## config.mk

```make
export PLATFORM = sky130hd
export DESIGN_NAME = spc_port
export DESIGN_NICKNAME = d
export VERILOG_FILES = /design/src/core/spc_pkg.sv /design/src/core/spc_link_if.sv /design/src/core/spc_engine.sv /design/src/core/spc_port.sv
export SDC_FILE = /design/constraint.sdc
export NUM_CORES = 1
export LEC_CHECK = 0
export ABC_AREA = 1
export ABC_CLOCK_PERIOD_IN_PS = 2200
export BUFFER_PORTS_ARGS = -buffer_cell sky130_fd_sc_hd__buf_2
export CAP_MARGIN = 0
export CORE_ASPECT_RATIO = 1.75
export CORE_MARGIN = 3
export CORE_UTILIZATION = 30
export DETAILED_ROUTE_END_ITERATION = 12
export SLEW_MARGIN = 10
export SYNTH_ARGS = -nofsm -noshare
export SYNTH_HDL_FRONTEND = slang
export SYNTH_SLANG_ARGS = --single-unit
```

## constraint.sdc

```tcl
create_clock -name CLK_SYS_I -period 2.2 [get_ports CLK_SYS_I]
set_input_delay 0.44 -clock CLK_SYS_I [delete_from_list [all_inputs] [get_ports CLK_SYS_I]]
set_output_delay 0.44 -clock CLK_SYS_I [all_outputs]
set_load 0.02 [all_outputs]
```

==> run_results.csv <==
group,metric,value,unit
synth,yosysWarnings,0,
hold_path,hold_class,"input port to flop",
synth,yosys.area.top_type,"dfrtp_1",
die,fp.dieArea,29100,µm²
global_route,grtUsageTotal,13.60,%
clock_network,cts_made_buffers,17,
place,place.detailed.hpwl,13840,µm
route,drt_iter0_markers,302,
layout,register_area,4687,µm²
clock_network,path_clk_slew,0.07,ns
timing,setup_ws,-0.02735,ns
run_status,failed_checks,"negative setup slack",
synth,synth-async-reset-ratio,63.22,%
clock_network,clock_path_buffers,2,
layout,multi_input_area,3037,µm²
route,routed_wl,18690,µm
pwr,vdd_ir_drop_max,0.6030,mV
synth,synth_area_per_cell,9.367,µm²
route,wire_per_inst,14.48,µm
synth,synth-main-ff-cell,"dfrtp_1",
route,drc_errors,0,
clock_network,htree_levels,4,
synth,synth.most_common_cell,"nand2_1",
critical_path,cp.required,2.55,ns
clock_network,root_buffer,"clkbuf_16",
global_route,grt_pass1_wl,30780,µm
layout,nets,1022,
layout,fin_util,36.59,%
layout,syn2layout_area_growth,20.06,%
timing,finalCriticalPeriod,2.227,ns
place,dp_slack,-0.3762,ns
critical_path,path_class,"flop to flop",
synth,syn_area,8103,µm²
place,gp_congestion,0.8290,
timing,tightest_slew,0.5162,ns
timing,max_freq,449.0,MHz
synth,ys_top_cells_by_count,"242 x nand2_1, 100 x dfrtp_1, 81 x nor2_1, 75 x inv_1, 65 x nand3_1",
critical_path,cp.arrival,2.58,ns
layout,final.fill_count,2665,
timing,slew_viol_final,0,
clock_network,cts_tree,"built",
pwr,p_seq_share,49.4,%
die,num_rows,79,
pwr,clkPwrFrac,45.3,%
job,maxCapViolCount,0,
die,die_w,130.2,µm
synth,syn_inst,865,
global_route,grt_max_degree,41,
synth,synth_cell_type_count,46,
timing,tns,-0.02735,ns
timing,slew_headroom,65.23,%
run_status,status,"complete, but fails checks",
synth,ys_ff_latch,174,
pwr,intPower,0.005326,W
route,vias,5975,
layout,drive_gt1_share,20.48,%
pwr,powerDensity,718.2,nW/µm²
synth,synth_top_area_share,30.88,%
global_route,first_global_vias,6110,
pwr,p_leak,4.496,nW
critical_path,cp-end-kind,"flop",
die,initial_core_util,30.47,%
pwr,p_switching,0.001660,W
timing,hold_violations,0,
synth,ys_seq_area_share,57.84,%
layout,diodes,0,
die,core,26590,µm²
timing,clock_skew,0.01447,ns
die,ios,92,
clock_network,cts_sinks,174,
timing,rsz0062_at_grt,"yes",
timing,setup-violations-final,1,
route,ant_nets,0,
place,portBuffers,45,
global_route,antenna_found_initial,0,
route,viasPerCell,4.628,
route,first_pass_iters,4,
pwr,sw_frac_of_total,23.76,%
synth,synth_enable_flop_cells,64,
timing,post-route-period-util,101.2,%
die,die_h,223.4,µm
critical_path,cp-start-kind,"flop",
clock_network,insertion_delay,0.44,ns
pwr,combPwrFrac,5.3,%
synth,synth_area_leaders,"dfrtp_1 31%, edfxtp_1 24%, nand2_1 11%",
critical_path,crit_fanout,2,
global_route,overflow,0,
###
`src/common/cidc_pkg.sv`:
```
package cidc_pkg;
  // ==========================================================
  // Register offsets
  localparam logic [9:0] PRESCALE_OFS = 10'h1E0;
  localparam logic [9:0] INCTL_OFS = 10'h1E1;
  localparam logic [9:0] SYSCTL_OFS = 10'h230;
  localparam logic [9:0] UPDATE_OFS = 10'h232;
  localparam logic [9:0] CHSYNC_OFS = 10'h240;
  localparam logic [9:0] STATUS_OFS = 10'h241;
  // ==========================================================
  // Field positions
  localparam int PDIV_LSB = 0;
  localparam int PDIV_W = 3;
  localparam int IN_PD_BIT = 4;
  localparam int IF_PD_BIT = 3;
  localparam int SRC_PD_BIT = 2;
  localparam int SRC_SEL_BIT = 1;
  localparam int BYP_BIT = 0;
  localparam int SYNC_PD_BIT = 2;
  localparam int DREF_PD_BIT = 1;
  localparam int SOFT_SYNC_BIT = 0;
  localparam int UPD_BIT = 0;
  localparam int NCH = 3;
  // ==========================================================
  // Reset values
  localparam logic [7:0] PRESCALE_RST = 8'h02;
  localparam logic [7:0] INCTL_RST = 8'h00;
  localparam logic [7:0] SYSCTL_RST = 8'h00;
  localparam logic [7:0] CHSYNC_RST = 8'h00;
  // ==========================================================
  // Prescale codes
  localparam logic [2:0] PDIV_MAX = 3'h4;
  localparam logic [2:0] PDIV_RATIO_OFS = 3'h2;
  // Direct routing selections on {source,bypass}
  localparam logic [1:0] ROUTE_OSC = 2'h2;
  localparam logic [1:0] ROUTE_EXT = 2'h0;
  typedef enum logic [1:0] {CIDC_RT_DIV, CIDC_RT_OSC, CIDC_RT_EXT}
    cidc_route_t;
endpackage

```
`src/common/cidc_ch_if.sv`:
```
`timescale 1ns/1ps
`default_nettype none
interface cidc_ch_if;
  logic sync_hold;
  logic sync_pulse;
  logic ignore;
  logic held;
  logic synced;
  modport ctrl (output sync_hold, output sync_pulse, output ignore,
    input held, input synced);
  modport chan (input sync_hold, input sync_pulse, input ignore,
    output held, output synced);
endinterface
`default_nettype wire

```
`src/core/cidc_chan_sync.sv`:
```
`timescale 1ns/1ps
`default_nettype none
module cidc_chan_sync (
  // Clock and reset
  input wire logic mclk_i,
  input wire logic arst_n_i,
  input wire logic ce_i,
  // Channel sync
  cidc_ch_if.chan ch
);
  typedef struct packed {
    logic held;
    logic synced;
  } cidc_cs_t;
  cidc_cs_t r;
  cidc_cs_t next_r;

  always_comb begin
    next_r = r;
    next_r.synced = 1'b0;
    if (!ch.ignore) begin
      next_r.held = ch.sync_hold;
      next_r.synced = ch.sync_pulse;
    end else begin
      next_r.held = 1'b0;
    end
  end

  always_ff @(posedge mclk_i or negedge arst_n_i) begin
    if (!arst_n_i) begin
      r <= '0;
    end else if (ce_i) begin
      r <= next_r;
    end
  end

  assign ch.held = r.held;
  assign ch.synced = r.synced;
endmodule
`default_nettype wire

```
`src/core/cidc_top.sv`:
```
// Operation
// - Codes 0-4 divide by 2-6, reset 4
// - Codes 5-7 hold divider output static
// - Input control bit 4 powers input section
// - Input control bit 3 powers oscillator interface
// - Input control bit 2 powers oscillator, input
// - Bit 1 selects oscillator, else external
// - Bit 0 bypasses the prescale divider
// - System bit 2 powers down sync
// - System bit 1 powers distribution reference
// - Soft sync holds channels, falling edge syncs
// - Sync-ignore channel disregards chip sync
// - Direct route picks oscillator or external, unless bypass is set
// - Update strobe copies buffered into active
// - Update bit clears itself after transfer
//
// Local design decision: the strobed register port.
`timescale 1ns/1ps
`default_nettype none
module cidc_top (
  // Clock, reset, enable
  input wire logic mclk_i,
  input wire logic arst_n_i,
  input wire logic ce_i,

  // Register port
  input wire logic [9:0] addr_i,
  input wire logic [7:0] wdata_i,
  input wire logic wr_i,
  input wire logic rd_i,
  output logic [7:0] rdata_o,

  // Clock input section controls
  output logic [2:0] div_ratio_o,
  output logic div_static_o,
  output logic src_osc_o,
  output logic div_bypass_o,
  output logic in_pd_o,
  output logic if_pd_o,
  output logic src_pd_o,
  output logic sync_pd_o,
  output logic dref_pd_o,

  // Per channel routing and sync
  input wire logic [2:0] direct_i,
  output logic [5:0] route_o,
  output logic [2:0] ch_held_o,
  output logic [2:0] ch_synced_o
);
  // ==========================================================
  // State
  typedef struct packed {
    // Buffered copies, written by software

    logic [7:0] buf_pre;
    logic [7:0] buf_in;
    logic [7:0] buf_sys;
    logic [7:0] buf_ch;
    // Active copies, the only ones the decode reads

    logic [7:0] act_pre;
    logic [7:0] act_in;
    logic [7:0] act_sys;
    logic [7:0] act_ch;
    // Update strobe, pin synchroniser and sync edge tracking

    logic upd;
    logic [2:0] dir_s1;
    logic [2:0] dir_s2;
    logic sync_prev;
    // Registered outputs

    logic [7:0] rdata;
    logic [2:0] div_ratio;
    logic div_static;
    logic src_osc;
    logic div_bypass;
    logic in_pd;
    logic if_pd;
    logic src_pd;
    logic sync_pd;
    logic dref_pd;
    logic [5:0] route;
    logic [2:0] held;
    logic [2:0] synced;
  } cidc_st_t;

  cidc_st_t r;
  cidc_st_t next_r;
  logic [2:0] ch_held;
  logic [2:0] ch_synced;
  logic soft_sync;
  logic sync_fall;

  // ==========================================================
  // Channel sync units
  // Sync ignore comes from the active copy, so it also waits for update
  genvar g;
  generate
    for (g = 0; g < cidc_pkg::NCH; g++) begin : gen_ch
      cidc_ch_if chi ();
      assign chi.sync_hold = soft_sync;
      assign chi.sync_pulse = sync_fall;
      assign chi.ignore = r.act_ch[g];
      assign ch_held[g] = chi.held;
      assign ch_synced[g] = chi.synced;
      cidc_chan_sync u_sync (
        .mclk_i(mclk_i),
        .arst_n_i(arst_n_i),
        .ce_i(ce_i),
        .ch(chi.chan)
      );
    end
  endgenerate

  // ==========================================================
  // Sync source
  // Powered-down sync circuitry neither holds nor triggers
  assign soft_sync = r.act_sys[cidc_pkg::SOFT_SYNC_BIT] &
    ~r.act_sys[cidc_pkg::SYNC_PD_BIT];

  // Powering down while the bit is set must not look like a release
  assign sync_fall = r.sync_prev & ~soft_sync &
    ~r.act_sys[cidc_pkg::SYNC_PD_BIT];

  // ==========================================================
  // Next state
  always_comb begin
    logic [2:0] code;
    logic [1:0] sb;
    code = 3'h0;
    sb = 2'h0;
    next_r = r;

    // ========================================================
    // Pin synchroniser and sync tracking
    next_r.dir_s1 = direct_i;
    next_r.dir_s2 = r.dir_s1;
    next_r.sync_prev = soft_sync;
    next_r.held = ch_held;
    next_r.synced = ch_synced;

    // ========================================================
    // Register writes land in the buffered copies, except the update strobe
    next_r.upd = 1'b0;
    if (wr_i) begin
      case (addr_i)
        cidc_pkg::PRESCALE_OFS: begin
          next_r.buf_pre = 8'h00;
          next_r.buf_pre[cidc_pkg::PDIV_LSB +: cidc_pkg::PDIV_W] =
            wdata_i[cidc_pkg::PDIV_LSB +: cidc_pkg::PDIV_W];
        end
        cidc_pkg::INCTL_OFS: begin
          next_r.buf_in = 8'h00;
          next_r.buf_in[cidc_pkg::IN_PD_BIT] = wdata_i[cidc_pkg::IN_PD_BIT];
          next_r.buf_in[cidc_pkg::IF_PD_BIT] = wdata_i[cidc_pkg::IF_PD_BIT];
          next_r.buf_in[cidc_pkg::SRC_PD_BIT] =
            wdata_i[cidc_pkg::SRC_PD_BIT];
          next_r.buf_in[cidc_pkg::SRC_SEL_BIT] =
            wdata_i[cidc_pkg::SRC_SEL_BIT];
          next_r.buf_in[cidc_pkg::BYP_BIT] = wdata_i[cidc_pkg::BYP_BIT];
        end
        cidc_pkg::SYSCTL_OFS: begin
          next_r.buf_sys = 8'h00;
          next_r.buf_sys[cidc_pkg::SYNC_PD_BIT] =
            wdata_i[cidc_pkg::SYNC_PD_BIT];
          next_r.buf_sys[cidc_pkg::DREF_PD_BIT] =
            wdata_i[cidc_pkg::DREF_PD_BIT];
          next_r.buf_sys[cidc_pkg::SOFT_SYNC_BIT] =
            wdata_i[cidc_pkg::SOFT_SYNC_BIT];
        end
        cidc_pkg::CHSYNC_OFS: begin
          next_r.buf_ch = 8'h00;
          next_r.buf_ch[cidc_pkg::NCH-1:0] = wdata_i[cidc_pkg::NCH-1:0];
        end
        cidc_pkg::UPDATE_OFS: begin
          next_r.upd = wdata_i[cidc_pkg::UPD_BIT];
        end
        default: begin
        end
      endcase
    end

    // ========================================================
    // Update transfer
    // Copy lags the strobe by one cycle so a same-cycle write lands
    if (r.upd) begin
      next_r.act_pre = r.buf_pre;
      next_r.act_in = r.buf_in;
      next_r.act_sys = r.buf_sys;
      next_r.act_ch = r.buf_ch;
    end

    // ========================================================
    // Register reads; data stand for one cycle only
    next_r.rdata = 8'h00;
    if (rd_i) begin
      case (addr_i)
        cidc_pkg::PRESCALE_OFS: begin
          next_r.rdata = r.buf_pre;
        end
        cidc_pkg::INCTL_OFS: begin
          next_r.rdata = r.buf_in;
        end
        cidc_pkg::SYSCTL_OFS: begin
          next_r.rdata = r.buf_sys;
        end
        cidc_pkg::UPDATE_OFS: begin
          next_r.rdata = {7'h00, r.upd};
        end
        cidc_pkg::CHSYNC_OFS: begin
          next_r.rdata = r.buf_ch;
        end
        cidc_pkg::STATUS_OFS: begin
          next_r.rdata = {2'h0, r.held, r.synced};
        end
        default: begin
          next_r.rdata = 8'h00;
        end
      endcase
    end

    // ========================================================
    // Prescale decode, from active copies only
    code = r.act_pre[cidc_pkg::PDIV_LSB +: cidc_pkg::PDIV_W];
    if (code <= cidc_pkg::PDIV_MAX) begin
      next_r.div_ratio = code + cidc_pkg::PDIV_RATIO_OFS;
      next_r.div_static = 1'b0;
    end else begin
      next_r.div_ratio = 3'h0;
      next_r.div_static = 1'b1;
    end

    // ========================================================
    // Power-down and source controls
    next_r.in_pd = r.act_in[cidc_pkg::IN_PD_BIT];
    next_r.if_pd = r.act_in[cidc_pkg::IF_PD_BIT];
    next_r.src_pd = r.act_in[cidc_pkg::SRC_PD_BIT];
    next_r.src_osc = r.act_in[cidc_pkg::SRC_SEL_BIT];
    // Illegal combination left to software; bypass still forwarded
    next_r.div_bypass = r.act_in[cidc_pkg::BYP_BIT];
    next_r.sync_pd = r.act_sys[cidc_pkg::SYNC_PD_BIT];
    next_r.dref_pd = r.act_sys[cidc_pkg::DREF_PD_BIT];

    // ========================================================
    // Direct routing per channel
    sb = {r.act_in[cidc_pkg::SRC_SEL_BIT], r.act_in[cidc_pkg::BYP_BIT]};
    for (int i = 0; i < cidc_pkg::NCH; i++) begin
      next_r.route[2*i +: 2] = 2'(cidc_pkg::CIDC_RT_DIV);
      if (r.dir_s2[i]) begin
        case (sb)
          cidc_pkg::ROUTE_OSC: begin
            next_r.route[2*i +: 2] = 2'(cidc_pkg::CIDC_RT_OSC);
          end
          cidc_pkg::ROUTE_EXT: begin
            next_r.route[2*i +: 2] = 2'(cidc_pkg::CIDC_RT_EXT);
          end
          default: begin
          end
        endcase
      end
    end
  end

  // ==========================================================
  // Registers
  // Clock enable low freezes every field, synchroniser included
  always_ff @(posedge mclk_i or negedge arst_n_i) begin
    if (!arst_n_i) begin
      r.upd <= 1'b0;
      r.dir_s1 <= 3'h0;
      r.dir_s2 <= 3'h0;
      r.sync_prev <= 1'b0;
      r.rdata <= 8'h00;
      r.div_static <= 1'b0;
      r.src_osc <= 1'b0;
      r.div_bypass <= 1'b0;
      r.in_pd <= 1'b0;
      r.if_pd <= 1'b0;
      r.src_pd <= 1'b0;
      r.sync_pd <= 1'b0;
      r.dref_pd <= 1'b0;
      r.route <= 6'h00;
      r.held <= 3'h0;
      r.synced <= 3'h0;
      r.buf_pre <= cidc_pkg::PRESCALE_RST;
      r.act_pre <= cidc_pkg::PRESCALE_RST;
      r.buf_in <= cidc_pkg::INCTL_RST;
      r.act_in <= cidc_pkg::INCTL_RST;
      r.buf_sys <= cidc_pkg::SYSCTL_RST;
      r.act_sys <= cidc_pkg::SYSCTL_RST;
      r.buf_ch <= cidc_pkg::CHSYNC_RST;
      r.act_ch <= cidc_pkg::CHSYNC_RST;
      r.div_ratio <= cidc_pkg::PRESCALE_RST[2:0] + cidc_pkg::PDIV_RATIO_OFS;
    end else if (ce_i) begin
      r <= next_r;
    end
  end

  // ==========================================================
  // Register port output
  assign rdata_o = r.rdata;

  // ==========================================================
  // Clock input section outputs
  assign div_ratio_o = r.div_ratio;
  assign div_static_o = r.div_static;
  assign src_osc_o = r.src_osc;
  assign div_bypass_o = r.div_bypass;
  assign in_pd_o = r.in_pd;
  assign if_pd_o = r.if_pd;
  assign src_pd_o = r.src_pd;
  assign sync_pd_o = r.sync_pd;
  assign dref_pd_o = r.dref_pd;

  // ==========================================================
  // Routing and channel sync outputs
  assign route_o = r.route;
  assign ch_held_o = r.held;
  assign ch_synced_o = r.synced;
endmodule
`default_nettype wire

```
###
**Task details**
Starting at the line above that contains "layout,syn2layout_area_growth,20.06,%", write out each line exactly until the line that contains "timing,max_freq,449.0,MHz" has been written, and stop there.

**Answer for the task**
layout,syn2layout_area_growth,20.06,%
timing,finalCriticalPeriod,2.227,ns
place,dp_slack,-0.3762,ns
critical_path,path_class,"flop to flop",
synth,syn_area,8103,µm²
place,gp_congestion,0.8290,
timing,tightest_slew,0.5162,ns
timing,max_freq,449.0,MHz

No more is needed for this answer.